Chemical Sensing with Microarrays

A means of detecting a broad range of toxic and hazardous chemicals with parts per trillion (10 -9 ) to parts per million (10 -6 ) sensitivity is required in a variety of applications. Detection approaches are needed that will not be compromised by variable concentrations of environmental interferences. Recognition that a material of interest is present above a particular threshold level must be accomplished quickly (in seconds), and with minimum or no false negatives or false positives. Research efforts are focused in three areas, transduction materials development, signal response processing, and device design. NIST has developed capabilities to test these devices at trace concentration ranges. These are beginning to push into the part per trillion levels. Response algorithms have been developed that successfully identify analytes in the presence of interfering background levels up to 10,000 higher in concentration.

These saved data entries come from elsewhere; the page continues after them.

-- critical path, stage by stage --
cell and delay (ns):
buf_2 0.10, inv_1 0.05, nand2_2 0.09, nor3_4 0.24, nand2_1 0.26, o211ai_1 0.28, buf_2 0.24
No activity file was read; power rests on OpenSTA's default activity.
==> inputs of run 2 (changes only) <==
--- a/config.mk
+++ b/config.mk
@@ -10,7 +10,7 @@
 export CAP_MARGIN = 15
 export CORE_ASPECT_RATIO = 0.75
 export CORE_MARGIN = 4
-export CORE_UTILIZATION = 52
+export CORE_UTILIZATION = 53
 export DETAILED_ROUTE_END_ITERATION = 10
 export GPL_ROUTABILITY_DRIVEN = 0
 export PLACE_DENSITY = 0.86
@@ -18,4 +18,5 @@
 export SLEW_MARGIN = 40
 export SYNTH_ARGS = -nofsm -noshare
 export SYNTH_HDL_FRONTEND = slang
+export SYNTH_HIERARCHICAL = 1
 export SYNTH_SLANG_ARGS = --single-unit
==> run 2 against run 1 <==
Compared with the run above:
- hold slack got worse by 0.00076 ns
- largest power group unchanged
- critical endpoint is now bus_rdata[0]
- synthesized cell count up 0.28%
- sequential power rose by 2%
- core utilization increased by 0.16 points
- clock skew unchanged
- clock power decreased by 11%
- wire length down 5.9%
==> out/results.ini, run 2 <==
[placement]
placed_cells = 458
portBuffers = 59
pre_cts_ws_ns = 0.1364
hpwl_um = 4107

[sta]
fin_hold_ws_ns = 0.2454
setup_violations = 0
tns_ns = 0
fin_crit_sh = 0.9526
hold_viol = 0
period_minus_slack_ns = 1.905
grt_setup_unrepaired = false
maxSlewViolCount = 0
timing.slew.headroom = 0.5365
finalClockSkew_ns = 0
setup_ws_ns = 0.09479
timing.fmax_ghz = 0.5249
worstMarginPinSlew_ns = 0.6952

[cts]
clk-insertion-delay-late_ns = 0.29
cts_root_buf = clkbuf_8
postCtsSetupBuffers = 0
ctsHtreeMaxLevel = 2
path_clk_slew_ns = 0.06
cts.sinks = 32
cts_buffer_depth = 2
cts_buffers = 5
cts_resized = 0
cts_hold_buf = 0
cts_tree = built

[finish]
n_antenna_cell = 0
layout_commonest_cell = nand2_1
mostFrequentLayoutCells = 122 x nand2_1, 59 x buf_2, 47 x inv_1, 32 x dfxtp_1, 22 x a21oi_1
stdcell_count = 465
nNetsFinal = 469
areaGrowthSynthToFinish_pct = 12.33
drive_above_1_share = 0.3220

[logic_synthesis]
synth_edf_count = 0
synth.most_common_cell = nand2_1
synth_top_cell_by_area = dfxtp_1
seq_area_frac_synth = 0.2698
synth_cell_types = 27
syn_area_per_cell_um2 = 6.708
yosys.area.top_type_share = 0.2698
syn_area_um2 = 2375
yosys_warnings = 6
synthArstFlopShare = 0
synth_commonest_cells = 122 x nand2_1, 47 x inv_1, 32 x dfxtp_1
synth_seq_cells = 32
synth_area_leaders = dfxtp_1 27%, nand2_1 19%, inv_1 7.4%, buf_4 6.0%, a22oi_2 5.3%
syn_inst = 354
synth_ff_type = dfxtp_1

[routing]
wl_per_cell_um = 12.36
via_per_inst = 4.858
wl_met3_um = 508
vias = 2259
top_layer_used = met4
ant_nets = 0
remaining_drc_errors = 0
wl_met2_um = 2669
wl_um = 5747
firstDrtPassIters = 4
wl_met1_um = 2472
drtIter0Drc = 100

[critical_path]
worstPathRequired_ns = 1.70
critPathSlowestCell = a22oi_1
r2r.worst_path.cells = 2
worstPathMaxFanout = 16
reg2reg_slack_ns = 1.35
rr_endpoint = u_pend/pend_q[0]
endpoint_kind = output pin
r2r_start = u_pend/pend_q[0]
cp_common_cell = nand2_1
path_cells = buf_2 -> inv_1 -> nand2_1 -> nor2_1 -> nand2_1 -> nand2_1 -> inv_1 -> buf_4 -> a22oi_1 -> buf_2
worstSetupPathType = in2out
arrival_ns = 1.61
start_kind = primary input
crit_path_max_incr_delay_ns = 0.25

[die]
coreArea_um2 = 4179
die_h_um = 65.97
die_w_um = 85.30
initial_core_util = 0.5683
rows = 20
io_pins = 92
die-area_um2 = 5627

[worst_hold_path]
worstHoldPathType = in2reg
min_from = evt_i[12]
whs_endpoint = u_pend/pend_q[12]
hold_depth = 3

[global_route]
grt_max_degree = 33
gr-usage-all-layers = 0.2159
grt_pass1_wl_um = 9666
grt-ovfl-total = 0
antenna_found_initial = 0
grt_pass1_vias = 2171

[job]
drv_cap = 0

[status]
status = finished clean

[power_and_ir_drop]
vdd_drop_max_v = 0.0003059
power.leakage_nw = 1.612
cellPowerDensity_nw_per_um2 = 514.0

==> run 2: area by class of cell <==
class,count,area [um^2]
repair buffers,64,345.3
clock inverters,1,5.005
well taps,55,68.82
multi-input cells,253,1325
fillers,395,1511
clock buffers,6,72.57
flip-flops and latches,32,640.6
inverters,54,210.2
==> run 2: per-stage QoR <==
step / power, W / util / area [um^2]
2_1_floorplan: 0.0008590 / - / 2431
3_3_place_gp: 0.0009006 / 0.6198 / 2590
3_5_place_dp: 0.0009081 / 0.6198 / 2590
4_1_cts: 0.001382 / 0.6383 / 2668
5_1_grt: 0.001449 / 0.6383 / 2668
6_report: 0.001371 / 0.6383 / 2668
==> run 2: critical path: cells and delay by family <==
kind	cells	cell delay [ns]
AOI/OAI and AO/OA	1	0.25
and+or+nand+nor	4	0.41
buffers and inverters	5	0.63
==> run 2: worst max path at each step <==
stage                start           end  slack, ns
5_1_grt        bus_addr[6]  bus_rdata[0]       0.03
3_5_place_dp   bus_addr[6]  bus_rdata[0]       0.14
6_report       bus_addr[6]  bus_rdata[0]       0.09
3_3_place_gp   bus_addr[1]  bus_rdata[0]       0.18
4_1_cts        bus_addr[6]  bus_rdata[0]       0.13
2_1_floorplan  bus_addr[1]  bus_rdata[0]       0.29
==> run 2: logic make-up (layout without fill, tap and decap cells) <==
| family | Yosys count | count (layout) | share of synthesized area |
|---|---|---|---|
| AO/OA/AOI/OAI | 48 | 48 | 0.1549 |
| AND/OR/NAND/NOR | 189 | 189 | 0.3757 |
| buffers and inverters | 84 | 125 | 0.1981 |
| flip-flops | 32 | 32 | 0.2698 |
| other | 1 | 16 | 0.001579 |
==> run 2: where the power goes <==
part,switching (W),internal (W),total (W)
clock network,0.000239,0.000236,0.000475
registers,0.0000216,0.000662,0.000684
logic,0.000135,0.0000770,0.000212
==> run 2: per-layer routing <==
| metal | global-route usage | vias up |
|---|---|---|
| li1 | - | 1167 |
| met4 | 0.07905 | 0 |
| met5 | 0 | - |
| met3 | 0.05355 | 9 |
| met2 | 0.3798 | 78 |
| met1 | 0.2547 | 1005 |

Vapors from the following have been used as interfering species to date, Diesel fuel, gasoline, WD-40, Orange Fantastic, Clorox bleach, Windex, ZEP Perimeter Floor Stripper, and water vapor. The approach is to couple chemically functional thin films with MEMS structures to develop microsensor arrays for real time chemical sensing in areas as diverse as automotive exhaust gas speciation, planetary exploration, and detection of toxic chemicals. Chemical microsensors are based on NIST-developed, and patented, ‘microhotplate' arrays formed by silicon micromachining, and similar devices such as differential scanning calorimeters. The sensors are fabricated by depositing on MEMS structures, thin films of materials that undergo or produce effects that can be measured electronically. Arrays of such devices provide analytical data that permit identification and quantification of chemical species in gaseous mixtures. High sensitivity for the solid-state devices (demonstrated at 10 nanomole/mole for both methanol in air and sarin in air) has been produced using nano-crystalline sensing materials. Long test runs (10-100 hours) have also demonstrated the operational stability of the technology. New microheater-based components such as preconcentrators and separators are being developed for integration with the miniature sensors, to further enhance sensitivity and selectivity.

• Demonstrated detection of organic phosphorus and sulfur compounds at the ppb level and above in the presence of interfering species whose concentration are significantly higher than analyte concentrations.
• Integrated nanostructured semi-conducting oxide micro-shells with MEMS micro-hotplate platforms and demonstrated enhance detection sensitivity.

• Extend sensing sensitivity to the picogram/gram range.